[Saved entries]
<file path="config.mk">
export PLATFORM = sky130hd
export DESIGN_NAME = rmsacc_front
export DESIGN_NICKNAME = d
export VERILOG_FILES = /design/src/hdl/rmsacc_pkg.sv /design/src/hdl/rmsacc_front.sv
export SDC_FILE = /design/constraint.sdc
export NUM_CORES = 1
export LEC_CHECK = 0
export ABC_AREA = 1
export BUFFER_PORTS_ARGS = -buffer_cell sky130_fd_sc_hd__buf_2
export CAP_MARGIN = 20
export CORE_AREA = 10 10 58 106
export CTS_CLUSTER_DIAMETER = 120
export DETAILED_ROUTE_END_ITERATION = 6
export DIE_AREA = 0 0 68 116
export PLACE_DENSITY_LB_ADDON = 0.3
export SLEW_MARGIN = 40
export SYNTH_ARGS = -nofsm -noshare
export SYNTH_HDL_FRONTEND = slang
export SYNTH_SLANG_ARGS = --single-unit
</file>
<file path="constraint.sdc">
create_clock -name clock -period 3.15 [get_ports clock]
set_input_delay 0.63 -clock clock [delete_from_list [all_inputs] [get_ports clock]]
set_output_delay 0.63 -clock clock [all_outputs]
set_load 0.02 [all_outputs]
</file>
<file path="src/hdl/rmsacc_pkg.sv">
// rmsacc_pkg: shared types, widths and codes for the RMS / mean accumulator.
// Used by every module under hdl/. No dependencies.
package rmsacc_pkg;

   localparam int CHANNELS  = 8;
   localparam int CH_IDX_W  = (CHANNELS > 1) ? $clog2(CHANNELS) : 1;
   localparam int CH_W      = 4;
   localparam int CMD_W     = 2;
   localparam int SMP_W     = 12;
   localparam int OFF_W     = 13;
   localparam int GAIN_W    = 24;
   localparam int CNT_W     = 16;
   localparam int SQ_W      = 44;
   localparam int SUM_W     = 31;
   localparam int DELTA_W   = 14;
   localparam int PROD_W    = 2 * DELTA_W;
   localparam int ROOT_W    = SQ_W / 2;
   localparam int OUT_W     = 21;
   localparam int STEP_W    = 6;
   localparam int FRAC_W    = 16;
   localparam int RMS_P_W   = ROOT_W + 1 + GAIN_W;
   localparam int MEAN_P_W  = SUM_W + GAIN_W;
   localparam int QUEUE_DEPTH = 2;

   localparam logic [CH_IDX_W-1:0] LAST_CH = CH_IDX_W'(CHANNELS - 1);
   localparam logic [GAIN_W-1:0]   UNITY_GAIN = GAIN_W'(65536);
   localparam logic [STEP_W-1:0]   DIV_LAST_STEP  = STEP_W'(SQ_W - 1);
   localparam logic [STEP_W-1:0]   ROOT_LAST_STEP = STEP_W'(ROOT_W - 1);
   localparam logic signed [OUT_W-1:0] OUT_MAX = {1'b0, {(OUT_W-1){1'b1}}};
   localparam logic signed [OUT_W-1:0] OUT_MIN = {1'b1, {(OUT_W-1){1'b0}}};

   // input command codes
   localparam logic [CMD_W-1:0] CMD_SAMPLE = 2'd0;
   localparam logic [CMD_W-1:0] CMD_CAL    = 2'd1;
   localparam logic [CMD_W-1:0] CMD_CLEAR  = 2'd2;
   localparam logic [CMD_W-1:0] CMD_NONE   = 2'd3;  // unused, dropped

   typedef enum logic [1:0] {
      OP_SAMPLE,
      OP_CAL,
      OP_CLEAR
   } op_type;

   // one classified item in the queue
   typedef struct packed {
      op_type                     op;
      logic [CH_IDX_W-1:0]        channel;
      logic [SMP_W-1:0]           sample;
      logic signed [OFF_W-1:0]    offset;
      logic signed [GAIN_W-1:0]   gain;
   } entry_type;

   typedef enum logic [3:0] {
      ST_IDLE,
      ST_SQUARE,
      ST_ACC,
      ST_LOAD_SQ,
      ST_DIV_SQ,
      ST_LOAD_ROOT,
      ST_ROOT,
      ST_LOAD_MEAN,
      ST_DIV_MEAN,
      ST_MUL,
      ST_SCALE,
      ST_OUT
   } state_type;

endpackage

</file>
<file path="src/hdl/rmsacc_front.sv">
// rmsacc_front: accepts request beats, drops unused ones, holds one classified item.
// Depends on rmsacc_pkg; feeds rmsacc_queue.
module rmsacc_front import rmsacc_pkg::*; (
   input  logic                     clock,
   input  logic                     reset,
   input  logic                     req_valid,
   output logic                     req_ready,
   input  logic [CMD_W-1:0]         req_command,
   input  logic [CH_W-1:0]          req_channel,
   input  logic [SMP_W-1:0]         req_sample,
   input  logic signed [OFF_W-1:0]  req_cal_offset,
   input  logic signed [GAIN_W-1:0] req_cal_gain,
   output logic                     push,
   output entry_type                push_data,
   input  logic                     queue_full
);
   logic      hold_valid_ff, hold_valid_in;
   entry_type hold_ff, hold_in;
   logic      accept, keep, ch_ok;

   assign push      = hold_valid_ff;
   assign push_data = hold_ff;
   assign req_ready = !hold_valid_ff || !queue_full;
   assign accept    = req_valid && req_ready;
   assign ch_ok     = ({1'b0, req_channel} < (CH_W+1)'(CHANNELS));

   // classify: clear always kept, sample and calibration only on a real channel
   always_comb begin
      hold_in         = hold_ff;
      hold_in.channel = req_channel[CH_IDX_W-1:0];
      hold_in.sample  = req_sample;
      hold_in.offset  = req_cal_offset;
      hold_in.gain    = req_cal_gain;
      keep            = 1'b0;
      case (req_command)
         CMD_SAMPLE: begin
            hold_in.op = OP_SAMPLE;
            keep       = ch_ok;
         end
         CMD_CAL: begin
            hold_in.op = OP_CAL;
            keep       = ch_ok;
         end
         CMD_CLEAR: begin
            hold_in.op = OP_CLEAR;
            keep       = 1'b1;
         end
         default: begin
            hold_in.op = OP_CLEAR;
            keep       = 1'b0;
         end
      endcase
   end

   always_comb begin
      hold_valid_in = hold_valid_ff;
      if (hold_valid_ff && !queue_full) begin
         hold_valid_in = 1'b0;
      end
      if (accept) begin
         hold_valid_in = keep;
      end
   end

   always_ff @(posedge clock) begin
      if (reset) begin
         hold_valid_ff <= 1'b0;
      end else begin
         hold_valid_ff <= hold_valid_in;
      end
   end

   always_ff @(posedge clock) begin
      if (accept) begin
         hold_ff <= hold_in;
      end
   end

endmodule

</file>
-- After elaboration in Yosys (flattened, before gate mapping)
Index checks and enable logic that the tools add are counted.
W data, S select, Z words.
- input bits: 59
- bits in registers: 55
- $lt $le $gt $ge: 1
- equality and inequality tests: 2
- multiplexer cells: 4
- reduce and logical (&&, ||, !) cells: 8
- operator list (operator ; number):
    $lt A4 B4 Y1 const B ; 1
    $pmux W2 S2 ; 1
    $eq A2 B1 Y1 const B ; 1
    $eq A2 B2 Y1 const B ; 1
    $logic_and A1 B1 Y1 ; 2
    $logic_not A1 Y1 ; 2
    $logic_not A2 Y1 ; 1
    $mux W1 ; 2
    $pmux W1 S2 ; 1
    $reduce_bool A2 Y1 ; 1
    $reduce_or A2 Y1 ; 1
    $logic_or A1 B1 Y1 ; 1

-- Depth between registers and ports, before layout
- word-level depth: 4
- depth in mapped cells: 4
- gate-level depth less buffers: 4

-- Least setup slack after synthesis
OpenSTA, ideal clock, no wires.
- path type: input-to-reg
- from: input queue_full
- to: register hold_ff, in the netlist push_data[0] (enable)
- buffers on the path: 0
- library setup time: 417 ps
- stages on the path: 2
- data arrival time: 2176 ps
- setup slack: 557 ps
- path through: nand2_1 -> and2_1
- cells in the longest elaborated chain, start to end: 3
- RTL lines (element ; line ; RTL):
    start: declaration ; rmsacc_front.sv:15 ; input logic queue_full
    $logic_not A1 Y1 ; rmsacc_front.sv:23 ; assign req_ready = !hold_valid_ff || !queue_full;
    $logic_or A1 B1 Y1 ; rmsacc_front.sv:23 ;
    $logic_and A1 B1 Y1 ; rmsacc_front.sv:24 ; assign accept = req_valid && req_ready;
    net accept ; rmsacc_front.sv:19 ; logic accept, keep, ch_ok;
    end signal: assignment ; rmsacc_front.sv:75 ; hold_ff <= hold_in;
    end: declaration ; rmsacc_front.sv:18 ; entry_type hold_ff, hold_in;
The timed path passes the listed nets, and every way through them passes these cells.
A chain may end at the register's enable or synchronous reset.

-- Worst setup path in the final report
- from: input queue_full
- to: register hold_ff, in the netlist push_data[33] (enable)
Same word-level chain as after synthesis.

==> out/metrics.cfg <==
[outcome]
status = finished, final reports clean

[synth]
syn_nets = 124
synth_top_flop_cell = edfxtp_1
synth_most_common_cell = edfxtp_1
synth_area_leaders = edfxtp_1, dfxtp_1, nand3_2
netlist_instances = 65
post_synth.cell_area_avg_um2 = 26.1
ys_seq_area_share_pct = 96.8
synth_edf_count = 54
netlist.area_leader.share_pct = 95.6
yosys_warnings = 0
async_reset_ff_share_pct = 0
syn-cell-area_mm2 = 0.00170
synth.top_cells.by_count = edfxtp_1, nand2_1
synth_top_area_cell = edfxtp_1
synth_cell_types = 11
yosys_register_bits = 55

[floorplan]
die_y_um = 116
core_area_mm2 = 0.00442
start_util_pct = 38.3
num_rows = 34
design.die.area_mm2 = 0.00789
boundaryPins = 115
die_w_um = 68

[routing]
wl_um = 4370
post_drt_via_cell_ratio = 4.27
wire_per_inst_um = 18.1
drc = 0
first_pass_iters = 4
num_vias = 1029
dr.first_iter.drc_count = 43
ant_nets = 0

[timing]
fin_skew_ns = 0.00641
min_period_ns = 1.64
drv_slew = 0
fmaxAchievable_mhz = 608
period_share_pct = 52.2
relSlewSlack_pct = 61.3
tns_ns = 0
rsz0062_at_grt = no
setup_viol = 0
worst_slew_pin_slew_ns = 0.581
hold_violations = 0

[grt]
grt_pass1_vias = 1144
track_usage_pct = 11.0
antenna_found_initial = 0
grt_pass1_wl_um = 6330
grt_max_degree = 31
grt.overflow.total = 0

[clocking]
clkLatencyLatePin_ns = 0.29
cts_htree_levels = 2
cts_resized = 0
cts-hold-fix-buffers = 0
cts_buffers = 5
clk_pin_slew_worst_paths_ns = 0.09
cts_tree = done
post-cts-setup-buffers = 0
cts_sinks = 55
root_buffer = clkbuf_8
clk_path_buf_depth = 2

[power_and_ir_drop]
power_leakage_uw = 0.00106
ir_worst_vdd_uv = 369
power_density_mw_per_mm2 = 567

[place]
gp_congestion = 0.730
dp_hpwl_um = 3640
placed_area_mm2 = 0.00235
io_buffers = 114

[cells_and_area]
fin_nets = 245
final_cell_area_mm2 = 0.00243
antenna_cells = 0
post-route-util_pct = 55.0
areaGrowthSynthToFinish_pct = 43.5
final_layout_size_suffix_gt1_share_pct = 67.4

[worst_setup_path]
critPathMaxFanout = 30
startpoint = queue_full
arrival_ns = 1.65
critical_path_class = in -> reg
worstPathRequired_ns = 3.15
cp-start-kind = input port
reg2reg_slack_ns = 1.62
r2r_start = push$_SDFFE_PP0P_
critPathCapture = push_data[33]$_DFFE_PP_
r2r_end = push_data[33]$_DFFE_PP_
worst_setup_path_end_kind = flip-flop
rr_worst_depth = 3

[worst_hold_path]
min_path_type = in -> reg
worstHoldStart = reset

[run]
maxCapViolCount = 0

critical path, stage by stage:
cell and delay, ns:
buf_2 0.09, nand2_1 0.10, and2_2 0.54, buf_12 0.27
cell families after synthesis:
group | count (synthesis) | share of synthesized area (%)
flops | 55 | 96.8
simple gates | 6 | 1.99
buf+inv | 3 | 0.664
compound gates | 1 | 0.517
per-layer routing:
layer	wire, µm	GRT usage (%)	up-vias
li1	-	-	491
met1	1240	10.2	469
met2	2420	19.2	62
met3	604	5.61	7
met4	96	4.86	0
met5	0	0	-
sequential cells by signal, summed over array words and instances (netlist names):
name       flops
push_data     54
push           1
power breakdown:
group	leakage, µW	internal [µW]	switching [µW]
Sequential	0.000533	854	9.45
Combinational	0.000484	57.8	103
Clock	0.0000422	156	198
per-stage QoR:
stage | total power [µW] | std cells | setup slack (ns) | hold slack (ns)
global route | 1450 | 241 | 1.43 | 0.482
finish | 1380 | 241 | 1.51 | 0.487
detailed placement | 1050 | 233 | 1.17 | 0.497
global placement | 1040 | 233 | 1.24 | 0.478
CTS | 1400 | 241 | 1.49 | 0.474
floorplan | 958 | 65 | 0.557 | 0.692
area by class of cell:
| class | instances | area (µm²) |
|---|---|---|
| sequential | 55 | 1640 |
| timing repair buffer | 115 | 591 |
| multi-input combinational | 7 | 43.8 |
| clock inverter | 1 | 5.00 |
| clock buffer | 7 | 76.3 |
| tap | 54 | 67.6 |
| fill | 403 | 1990 |
| inverter | 2 | 7.51 |
worst min path at each step:
stage	endpoint	slack [ns]	cells after the start
after floorplan	push$_SDFFE_PP0P_	0.69	1
after global placement	push$_SDFFE_PP0P_	0.48	2
after detailed placement	push$_SDFFE_PP0P_	0.50	2
after CTS	push$_SDFFE_PP0P_	0.47	2
after global routing	push$_SDFFE_PP0P_	0.48	2
final	push$_SDFFE_PP0P_	0.49	2
placed cells by master (no fill, tap or decap), drive strengths merged:
| cell | instances |
|---|---|
| clkbuf | 7 |
| nor2 | 1 |
| dfxtp | 1 |
| and2 | 1 |
| buf | 115 |
| a21oi | 1 |
| edfxtp | 54 |
| nand3 | 1 |
| clkinv | 1 |
| nand2 | 3 |
| inv | 2 |
Note: power is estimated with default switching activity, not from simulation.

● Task description:
From the first line of the data above to the line holding "localparam int PROD_W", reproduce each line exactly; emit no other lines.

● Response:
<file path="config.mk">
export PLATFORM = sky130hd
export DESIGN_NAME = rmsacc_front
export DESIGN_NICKNAME = d
export VERILOG_FILES = /design/src/hdl/rmsacc_pkg.sv /design/src/hdl/rmsacc_front.sv
export SDC_FILE = /design/constraint.sdc
export NUM_CORES = 1
export LEC_CHECK = 0
export ABC_AREA = 1
export BUFFER_PORTS_ARGS = -buffer_cell sky130_fd_sc_hd__buf_2
export CAP_MARGIN = 20
export CORE_AREA = 10 10 58 106
export CTS_CLUSTER_DIAMETER = 120
export DETAILED_ROUTE_END_ITERATION = 6
export DIE_AREA = 0 0 68 116
export PLACE_DENSITY_LB_ADDON = 0.3
export SLEW_MARGIN = 40
export SYNTH_ARGS = -nofsm -noshare
export SYNTH_HDL_FRONTEND = slang
export SYNTH_SLANG_ARGS = --single-unit
</file>
<file path="constraint.sdc">
create_clock -name clock -period 3.15 [get_ports clock]
set_input_delay 0.63 -clock clock [delete_from_list [all_inputs] [get_ports clock]]
set_output_delay 0.63 -clock clock [all_outputs]
set_load 0.02 [all_outputs]
</file>
<file path="src/hdl/rmsacc_pkg.sv">
// rmsacc_pkg: shared types, widths and codes for the RMS / mean accumulator.
// Used by every module under hdl/. No dependencies.
package rmsacc_pkg;

   localparam int CHANNELS  = 8;
   localparam int CH_IDX_W  = (CHANNELS > 1) ? $clog2(CHANNELS) : 1;
   localparam int CH_W      = 4;
   localparam int CMD_W     = 2;
   localparam int SMP_W     = 12;
   localparam int OFF_W     = 13;
   localparam int GAIN_W    = 24;
   localparam int CNT_W     = 16;
   localparam int SQ_W      = 44;
   localparam int SUM_W     = 31;
   localparam int DELTA_W   = 14;
   localparam int PROD_W    = 2 * DELTA_W;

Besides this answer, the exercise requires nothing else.